NOT Taking Care of Business, but Getting Paid for Overtime

NOT Taking Care of Business, but Getting Paid for Overtime

Yesterday, we discussed 12 of the most wasteful government expenditures in 2014. It involved waste from many corners of government, but one entity that escaped our roast was the Department of Homeland Security (DHS). Someone must have it out for the folks over at DHS because today it was revealed that the people in charge of keeping track of terrorists can’t even keep track of its employees’ payroll.

The Washington Times has reported that DHS has awarded hundreds of millions of dollars in overtime pay without verifying if the overtime was warranted or whether the employees in question even worked the hours they claimed. Over the years, untold millions have gone from government coffers (stocked by taxpayers) and into the pockets of border patrol agents. A loophole in the federal payroll program has allowed “Administratively Uncontrollable Overtime” (AUO) payments since as far back as 2007. Yes, that’s right, the people in charge of securing our nation’s borders can’t even secure their own employees’ behavior.

Now, it seems as though multiple U.S. government agencies tasked with the security of U.S. taxpayers have been piling on the overtime – whether or not it was deserved. Here’s how bad things have gotten:

● The Department of Homeland Security paid $512 million in overtime to employees in 2013.

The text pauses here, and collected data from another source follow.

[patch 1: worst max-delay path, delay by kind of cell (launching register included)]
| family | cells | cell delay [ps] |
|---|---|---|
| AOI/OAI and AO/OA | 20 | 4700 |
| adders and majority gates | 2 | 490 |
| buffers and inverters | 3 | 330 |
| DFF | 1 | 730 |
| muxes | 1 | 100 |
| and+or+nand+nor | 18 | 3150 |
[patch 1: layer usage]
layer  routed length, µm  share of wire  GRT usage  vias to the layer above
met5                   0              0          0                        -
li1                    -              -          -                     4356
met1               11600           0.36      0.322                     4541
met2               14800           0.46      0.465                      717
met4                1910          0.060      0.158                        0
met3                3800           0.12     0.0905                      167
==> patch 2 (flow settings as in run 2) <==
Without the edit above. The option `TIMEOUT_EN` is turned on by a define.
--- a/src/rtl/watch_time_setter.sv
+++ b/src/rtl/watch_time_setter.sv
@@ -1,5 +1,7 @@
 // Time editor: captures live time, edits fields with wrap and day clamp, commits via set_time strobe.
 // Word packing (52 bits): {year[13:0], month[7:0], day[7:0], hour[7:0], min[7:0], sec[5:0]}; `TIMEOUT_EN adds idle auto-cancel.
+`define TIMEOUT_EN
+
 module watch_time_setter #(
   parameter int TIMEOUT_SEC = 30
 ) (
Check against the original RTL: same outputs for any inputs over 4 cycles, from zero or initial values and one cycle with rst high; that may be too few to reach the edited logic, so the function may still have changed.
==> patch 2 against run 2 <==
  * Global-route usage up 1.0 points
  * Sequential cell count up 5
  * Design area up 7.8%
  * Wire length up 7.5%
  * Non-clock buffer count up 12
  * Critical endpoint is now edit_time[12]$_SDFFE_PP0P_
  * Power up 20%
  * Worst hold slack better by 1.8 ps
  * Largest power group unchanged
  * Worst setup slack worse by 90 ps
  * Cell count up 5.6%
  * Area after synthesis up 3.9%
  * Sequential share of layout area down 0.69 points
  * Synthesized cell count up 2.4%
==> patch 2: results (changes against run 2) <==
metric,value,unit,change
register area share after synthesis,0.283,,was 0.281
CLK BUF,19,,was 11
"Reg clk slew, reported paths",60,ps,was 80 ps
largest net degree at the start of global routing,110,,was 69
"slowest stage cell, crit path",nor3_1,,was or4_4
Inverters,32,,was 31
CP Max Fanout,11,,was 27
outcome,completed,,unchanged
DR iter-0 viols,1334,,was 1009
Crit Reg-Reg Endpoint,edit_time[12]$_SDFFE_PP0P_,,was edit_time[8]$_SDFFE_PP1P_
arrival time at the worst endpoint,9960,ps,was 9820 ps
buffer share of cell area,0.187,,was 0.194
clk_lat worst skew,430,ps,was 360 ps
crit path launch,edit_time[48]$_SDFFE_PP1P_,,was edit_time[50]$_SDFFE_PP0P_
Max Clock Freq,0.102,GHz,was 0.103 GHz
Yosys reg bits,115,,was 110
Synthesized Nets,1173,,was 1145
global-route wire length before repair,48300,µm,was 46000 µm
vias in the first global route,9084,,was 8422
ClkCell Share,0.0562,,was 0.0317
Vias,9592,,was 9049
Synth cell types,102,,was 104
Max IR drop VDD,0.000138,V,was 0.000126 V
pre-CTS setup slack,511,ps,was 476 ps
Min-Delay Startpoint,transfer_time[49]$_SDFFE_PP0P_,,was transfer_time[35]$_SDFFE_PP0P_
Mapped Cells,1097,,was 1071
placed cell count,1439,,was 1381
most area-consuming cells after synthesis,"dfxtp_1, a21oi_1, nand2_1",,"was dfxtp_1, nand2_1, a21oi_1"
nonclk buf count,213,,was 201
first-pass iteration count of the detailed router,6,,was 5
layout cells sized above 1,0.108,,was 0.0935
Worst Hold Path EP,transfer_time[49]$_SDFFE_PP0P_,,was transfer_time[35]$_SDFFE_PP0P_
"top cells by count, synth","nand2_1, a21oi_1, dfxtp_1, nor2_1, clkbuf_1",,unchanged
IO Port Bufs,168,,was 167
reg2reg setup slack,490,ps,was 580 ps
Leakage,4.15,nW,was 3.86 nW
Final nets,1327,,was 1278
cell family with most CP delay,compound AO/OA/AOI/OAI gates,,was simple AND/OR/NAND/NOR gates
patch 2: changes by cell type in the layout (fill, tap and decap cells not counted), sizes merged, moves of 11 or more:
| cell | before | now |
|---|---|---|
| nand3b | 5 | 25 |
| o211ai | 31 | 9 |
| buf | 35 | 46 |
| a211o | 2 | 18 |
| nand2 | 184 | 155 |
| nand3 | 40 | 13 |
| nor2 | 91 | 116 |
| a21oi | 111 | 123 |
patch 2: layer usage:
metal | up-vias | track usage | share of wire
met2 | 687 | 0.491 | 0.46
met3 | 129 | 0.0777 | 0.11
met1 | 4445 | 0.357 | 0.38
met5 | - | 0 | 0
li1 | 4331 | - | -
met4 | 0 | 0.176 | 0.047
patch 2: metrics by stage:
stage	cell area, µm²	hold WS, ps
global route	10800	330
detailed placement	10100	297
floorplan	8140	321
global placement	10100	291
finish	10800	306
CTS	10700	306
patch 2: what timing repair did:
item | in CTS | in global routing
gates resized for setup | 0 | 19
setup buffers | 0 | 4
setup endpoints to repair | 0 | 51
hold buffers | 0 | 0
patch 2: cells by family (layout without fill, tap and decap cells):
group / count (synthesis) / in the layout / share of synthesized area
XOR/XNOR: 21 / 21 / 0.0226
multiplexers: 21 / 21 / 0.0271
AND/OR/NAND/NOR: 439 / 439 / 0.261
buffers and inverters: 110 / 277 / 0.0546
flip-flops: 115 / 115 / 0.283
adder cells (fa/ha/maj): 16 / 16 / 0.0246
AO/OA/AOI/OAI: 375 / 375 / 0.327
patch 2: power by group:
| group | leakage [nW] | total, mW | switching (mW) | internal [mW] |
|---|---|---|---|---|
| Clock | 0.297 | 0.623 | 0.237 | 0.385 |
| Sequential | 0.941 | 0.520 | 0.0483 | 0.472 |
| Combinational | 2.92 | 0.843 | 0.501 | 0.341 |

● $255 million in overtime payments went out from the D of D during the first six months of 2014 alone.

● U.S. Customs employees finagled about $394 million in overtime pay in 2013.

Some of these AUO payments are credible, as they are paid out to staff who are working in remote areas, tracking suspects, working undercover or otherwise not in a “clock in, clock out” position. In March 2013, however, the Government Accountability Office (GAO) found that in fiscal year 2012 millions of dollars in unjustifiable overtime payments were approved.

In March 2013, the GAO found about $2 million in non-qualifying overtime payments were given to chemical security inspectors by the DHS National Protection and Programs Directorate. DHS did not even review the payments in question.

More recently, as much as $16.5 million in AUO payments have been identified as fraudulent or unauthorized. That’s barely more than 3% of the total overtime payment waste paid out last year. To add insult to injury, GAO agency director Jim Crumpacker had the gall to say, “DHS takes its responsibility to be good stewards of taxpayer dollars and uphold the public trust very seriously.”